Exercise aim => Check every line of the records below for the string "above" and copy the ones that have it.

(Items from a dataset)
***

--- src/rtl/moving_average_n.sv ---
// moving_average_n: streaming moving-average filter over the last 2**LOG2_DEPTH
// accepted signed samples. Circular buffer plus running sum, one-cycle latency,
// selectable floor/round-half-up, optional warm-up suppression and sync clear.
//
// Handshake: in_valid qualifies in_data for exactly one cycle and is always
// accepted (no backpressure). out_valid is a one-cycle pulse that follows each
// accepted sample, except that clear/reset discards the sample and, with
// FILL_MODE=1, the pulse is suppressed until the window holds DEPTH samples.
// out_data holds its last value while out_valid is low.
module moving_average_n #(
  parameter int WIDTH      = 8,
  parameter int LOG2_DEPTH = 2,
  parameter int ROUND      = 0,
  parameter int FILL_MODE  = 0
) (
  input  logic                    system1000,
  input  logic                    system1000_rst,
  input  logic                    clear,
  input  logic                    in_valid,
  input  logic signed [WIDTH-1:0] in_data,
  output logic                    out_valid,
  output logic signed [WIDTH-1:0] out_data,
  output logic                    full
);

  localparam int DEPTH = 1 << LOG2_DEPTH;
  localparam int SW    = WIDTH + LOG2_DEPTH;      // running-sum width
  localparam int AW    = SW + 1;                  // averaging width (room for rounding add)
  localparam int CW    = LOG2_DEPTH + 1;          // fill counter width, counts 0..DEPTH
  localparam int RSH   = (LOG2_DEPTH > 0) ? LOG2_DEPTH - 1 : 0;

  localparam logic [CW-1:0]        CNT_MAX = CW'(DEPTH);
  // Half an LSB of the output; zero for floor mode or a single-entry window.
  localparam logic signed [AW-1:0] RND     = (ROUND != 0 && LOG2_DEPTH > 0) ?
                                             (AW'(1) <<< RSH) : AW'(0);

  logic signed [WIDTH-1:0] mem [DEPTH];
  logic [LOG2_DEPTH-1:0]   wr_ptr;
  logic [CW-1:0]           cnt;
  logic [CW-1:0]           cnt_next;
  logic signed [SW-1:0]    sum;
  logic signed [SW-1:0]    sum_next;
  logic signed [AW-1:0]    avg_full;
  logic signed [WIDTH-1:0] avg;
  logic                    window_full_next;

  // Next running sum, fill count and window average for a sample accepted now.
  always_comb begin
    sum_next         = sum + SW'(in_data) - SW'(mem[wr_ptr]);
    cnt_next         = (cnt == CNT_MAX) ? cnt : cnt + CW'(1);
    window_full_next = (cnt_next == CNT_MAX);
    // The mean of WIDTH-bit samples always fits WIDTH bits, so truncation is exact.
    avg_full         = (AW'(sum_next) + RND) >>> LOG2_DEPTH;
    avg              = avg_full[WIDTH-1:0];
  end

  // Window state and registered outputs; reset and clear both flush everything.
  always_ff @(posedge system1000) begin
    if (system1000_rst || clear) begin
      for (int i = 0; i < DEPTH; i++) mem[i] <= '0;
      sum       <= '0;
      wr_ptr    <= '0;
      cnt       <= '0;
      out_data  <= '0;
      out_valid <= 1'b0;
      full      <= 1'b0;
    end else if (in_valid) begin
      mem[wr_ptr] <= in_data;
      sum         <= sum_next;
      wr_ptr      <= wr_ptr + LOG2_DEPTH'(1);
      cnt         <= cnt_next;
      full        <= window_full_next;
      out_data    <= avg;
      out_valid   <= (FILL_MODE == 0) || window_full_next;
    end else begin
      out_valid <= 1'b0;
    end
  end

endmodule
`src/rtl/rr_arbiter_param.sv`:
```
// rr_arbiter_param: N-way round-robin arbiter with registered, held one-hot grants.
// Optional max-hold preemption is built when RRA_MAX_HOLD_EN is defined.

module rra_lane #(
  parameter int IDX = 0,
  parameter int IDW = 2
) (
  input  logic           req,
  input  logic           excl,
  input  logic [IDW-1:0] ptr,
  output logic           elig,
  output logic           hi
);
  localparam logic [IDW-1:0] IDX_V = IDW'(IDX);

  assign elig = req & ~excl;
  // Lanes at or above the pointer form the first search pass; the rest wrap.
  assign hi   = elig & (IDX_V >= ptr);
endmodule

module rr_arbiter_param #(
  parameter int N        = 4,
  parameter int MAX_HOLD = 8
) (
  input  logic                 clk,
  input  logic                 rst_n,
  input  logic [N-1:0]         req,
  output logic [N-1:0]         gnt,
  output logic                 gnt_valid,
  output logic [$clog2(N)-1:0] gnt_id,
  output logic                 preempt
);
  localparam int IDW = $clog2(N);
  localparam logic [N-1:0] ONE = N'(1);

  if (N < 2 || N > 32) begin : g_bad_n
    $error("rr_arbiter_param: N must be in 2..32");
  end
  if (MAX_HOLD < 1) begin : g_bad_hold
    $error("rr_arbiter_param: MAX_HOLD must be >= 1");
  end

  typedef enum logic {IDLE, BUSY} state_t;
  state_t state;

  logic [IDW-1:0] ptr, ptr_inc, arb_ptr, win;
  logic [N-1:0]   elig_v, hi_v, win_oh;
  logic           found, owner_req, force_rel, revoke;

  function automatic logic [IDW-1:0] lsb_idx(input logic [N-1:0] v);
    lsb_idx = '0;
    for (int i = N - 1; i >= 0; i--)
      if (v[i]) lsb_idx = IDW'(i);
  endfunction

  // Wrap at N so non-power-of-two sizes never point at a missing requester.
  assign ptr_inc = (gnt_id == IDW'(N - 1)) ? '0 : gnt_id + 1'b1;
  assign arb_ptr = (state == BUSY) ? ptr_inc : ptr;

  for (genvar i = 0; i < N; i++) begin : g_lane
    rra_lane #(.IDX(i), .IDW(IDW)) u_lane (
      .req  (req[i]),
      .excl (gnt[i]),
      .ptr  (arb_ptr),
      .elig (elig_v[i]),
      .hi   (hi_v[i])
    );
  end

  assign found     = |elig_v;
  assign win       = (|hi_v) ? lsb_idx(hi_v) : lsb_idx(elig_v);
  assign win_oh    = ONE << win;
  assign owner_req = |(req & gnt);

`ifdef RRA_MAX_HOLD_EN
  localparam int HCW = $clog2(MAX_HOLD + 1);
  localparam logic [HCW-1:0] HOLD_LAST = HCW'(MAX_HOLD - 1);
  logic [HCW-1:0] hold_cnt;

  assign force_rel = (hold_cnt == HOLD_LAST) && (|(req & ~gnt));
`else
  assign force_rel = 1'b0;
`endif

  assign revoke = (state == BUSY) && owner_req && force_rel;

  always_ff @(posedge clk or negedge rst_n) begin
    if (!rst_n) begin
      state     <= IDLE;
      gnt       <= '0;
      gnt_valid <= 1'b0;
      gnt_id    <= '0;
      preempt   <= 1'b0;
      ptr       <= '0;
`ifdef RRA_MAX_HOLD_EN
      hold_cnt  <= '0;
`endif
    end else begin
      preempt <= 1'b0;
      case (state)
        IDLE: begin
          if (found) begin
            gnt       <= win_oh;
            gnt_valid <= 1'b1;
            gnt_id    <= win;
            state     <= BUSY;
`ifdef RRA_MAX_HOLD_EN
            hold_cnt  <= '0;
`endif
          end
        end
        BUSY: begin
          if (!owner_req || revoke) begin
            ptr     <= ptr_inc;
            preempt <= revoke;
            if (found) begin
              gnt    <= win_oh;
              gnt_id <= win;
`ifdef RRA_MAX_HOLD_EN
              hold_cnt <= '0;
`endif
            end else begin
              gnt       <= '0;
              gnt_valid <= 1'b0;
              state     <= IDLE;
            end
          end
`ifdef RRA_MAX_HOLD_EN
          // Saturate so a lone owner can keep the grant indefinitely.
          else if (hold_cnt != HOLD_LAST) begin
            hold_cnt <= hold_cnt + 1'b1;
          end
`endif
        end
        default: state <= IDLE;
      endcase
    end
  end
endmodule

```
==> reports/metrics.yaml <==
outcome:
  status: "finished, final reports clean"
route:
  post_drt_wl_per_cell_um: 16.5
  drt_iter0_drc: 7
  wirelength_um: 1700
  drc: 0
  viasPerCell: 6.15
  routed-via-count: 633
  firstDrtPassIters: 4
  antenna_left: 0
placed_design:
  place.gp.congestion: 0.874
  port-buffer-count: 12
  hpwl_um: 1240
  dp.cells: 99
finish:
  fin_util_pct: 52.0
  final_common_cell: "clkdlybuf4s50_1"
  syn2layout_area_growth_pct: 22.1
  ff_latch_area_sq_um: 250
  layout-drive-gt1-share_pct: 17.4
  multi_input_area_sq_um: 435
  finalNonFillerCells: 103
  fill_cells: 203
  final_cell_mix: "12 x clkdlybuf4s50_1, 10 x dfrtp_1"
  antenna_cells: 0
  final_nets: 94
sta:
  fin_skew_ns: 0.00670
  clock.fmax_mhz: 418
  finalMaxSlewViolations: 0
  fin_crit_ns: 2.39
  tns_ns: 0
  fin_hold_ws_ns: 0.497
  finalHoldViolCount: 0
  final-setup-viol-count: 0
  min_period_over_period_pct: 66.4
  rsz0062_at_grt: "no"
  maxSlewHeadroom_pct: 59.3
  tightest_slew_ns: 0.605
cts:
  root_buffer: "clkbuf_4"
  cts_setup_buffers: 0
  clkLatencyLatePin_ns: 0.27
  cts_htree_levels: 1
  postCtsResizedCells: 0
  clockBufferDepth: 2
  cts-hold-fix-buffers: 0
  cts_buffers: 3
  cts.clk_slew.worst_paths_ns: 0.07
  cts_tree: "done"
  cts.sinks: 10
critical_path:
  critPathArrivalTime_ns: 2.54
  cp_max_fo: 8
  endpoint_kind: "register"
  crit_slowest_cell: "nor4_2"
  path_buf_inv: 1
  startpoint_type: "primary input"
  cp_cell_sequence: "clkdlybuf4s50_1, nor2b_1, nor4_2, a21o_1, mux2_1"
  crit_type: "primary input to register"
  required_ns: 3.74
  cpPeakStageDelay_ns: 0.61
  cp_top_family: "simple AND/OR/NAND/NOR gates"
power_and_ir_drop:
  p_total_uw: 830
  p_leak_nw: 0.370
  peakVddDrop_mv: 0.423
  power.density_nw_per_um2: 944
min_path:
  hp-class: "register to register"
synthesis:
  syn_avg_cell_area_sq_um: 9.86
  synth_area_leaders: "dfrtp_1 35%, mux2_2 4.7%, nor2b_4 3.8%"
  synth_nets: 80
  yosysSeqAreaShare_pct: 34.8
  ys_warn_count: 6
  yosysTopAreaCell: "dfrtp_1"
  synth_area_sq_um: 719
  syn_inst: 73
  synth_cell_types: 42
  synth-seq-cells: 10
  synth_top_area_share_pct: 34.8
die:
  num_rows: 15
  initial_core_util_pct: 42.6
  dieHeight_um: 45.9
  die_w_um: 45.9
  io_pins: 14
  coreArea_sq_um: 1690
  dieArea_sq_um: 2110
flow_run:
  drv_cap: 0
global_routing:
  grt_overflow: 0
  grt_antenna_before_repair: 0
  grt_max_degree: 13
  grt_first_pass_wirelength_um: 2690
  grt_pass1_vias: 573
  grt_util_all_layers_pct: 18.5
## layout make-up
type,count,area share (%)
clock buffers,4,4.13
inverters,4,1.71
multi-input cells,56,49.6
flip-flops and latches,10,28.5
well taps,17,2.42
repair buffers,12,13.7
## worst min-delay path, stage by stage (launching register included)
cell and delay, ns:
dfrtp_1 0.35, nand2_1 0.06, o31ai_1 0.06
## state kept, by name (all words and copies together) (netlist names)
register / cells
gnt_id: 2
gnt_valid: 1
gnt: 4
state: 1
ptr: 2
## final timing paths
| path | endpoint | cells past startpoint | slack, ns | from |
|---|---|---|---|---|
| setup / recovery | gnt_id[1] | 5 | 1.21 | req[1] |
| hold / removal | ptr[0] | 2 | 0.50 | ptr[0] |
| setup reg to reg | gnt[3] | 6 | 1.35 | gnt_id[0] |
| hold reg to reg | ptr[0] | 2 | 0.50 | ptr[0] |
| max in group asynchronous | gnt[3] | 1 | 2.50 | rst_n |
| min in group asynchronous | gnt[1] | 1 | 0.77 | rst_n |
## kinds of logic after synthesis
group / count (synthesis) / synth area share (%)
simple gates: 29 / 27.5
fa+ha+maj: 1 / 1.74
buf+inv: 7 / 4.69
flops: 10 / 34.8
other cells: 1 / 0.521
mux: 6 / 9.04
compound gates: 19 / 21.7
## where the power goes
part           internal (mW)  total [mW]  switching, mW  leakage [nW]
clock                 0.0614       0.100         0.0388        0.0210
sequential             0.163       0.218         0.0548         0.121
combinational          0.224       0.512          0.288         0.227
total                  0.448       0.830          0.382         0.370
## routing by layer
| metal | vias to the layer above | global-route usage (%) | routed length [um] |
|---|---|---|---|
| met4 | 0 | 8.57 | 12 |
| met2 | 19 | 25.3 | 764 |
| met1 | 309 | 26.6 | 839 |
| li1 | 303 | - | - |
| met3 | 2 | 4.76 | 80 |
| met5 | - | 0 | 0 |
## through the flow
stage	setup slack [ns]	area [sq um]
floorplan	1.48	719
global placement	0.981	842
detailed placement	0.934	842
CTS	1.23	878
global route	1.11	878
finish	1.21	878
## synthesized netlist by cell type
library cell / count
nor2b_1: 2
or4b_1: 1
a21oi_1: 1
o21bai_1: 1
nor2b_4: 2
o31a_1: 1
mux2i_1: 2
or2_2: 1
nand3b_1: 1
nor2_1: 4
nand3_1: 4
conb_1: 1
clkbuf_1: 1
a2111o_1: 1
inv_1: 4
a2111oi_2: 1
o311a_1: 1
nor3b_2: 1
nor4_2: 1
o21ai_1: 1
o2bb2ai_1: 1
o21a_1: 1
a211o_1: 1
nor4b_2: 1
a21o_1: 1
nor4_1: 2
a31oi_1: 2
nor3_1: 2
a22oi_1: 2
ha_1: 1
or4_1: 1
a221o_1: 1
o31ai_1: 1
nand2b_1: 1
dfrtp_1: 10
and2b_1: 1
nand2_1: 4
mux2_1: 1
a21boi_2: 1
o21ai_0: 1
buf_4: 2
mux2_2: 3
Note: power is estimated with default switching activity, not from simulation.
--- config.mk ---
export PLATFORM = sky130hd
export DESIGN_NAME = mc_controller
export DESIGN_NICKNAME = d
export VERILOG_FILES = /design/src/rtl/mc_ctrl_pkg.sv /design/src/rtl/mc_alu_decoder.sv /design/src/rtl/mc_controller.sv
export SDC_FILE = /design/constraint.sdc
export NUM_CORES = 1
export LEC_CHECK = 0
export ABC_AREA = 1
export BUFFER_PORTS_ARGS = -buffer_cell sky130_fd_sc_hd__buf_2
export CORE_MARGIN = 3
export CORE_UTILIZATION = 43
export DETAILED_ROUTE_END_ITERATION = 8
export HOLD_SLACK_MARGIN = 0.05
export PLACE_DENSITY = 0.8
export SLEW_MARGIN = 25
export SYNTH_ARGS = -nofsm -noshare
export SYNTH_HDL_FRONTEND = slang
export SYNTH_SLANG_ARGS = --single-unit
--- constraint.sdc ---
create_clock -name clk -period 1.8 [get_ports clk]
set_clock_uncertainty 0.2 [all_clocks]
set_input_delay 0.18 -clock clk [delete_from_list [all_inputs] [get_ports clk]]
set_output_delay 0.18 -clock clk [all_outputs]
set_load 0.005 [all_outputs]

***

Response area =>
  // Lanes at or above the pointer form the first search pass; the rest wrap.
| metal | vias to the layer above | global-route usage (%) | routed length [um] |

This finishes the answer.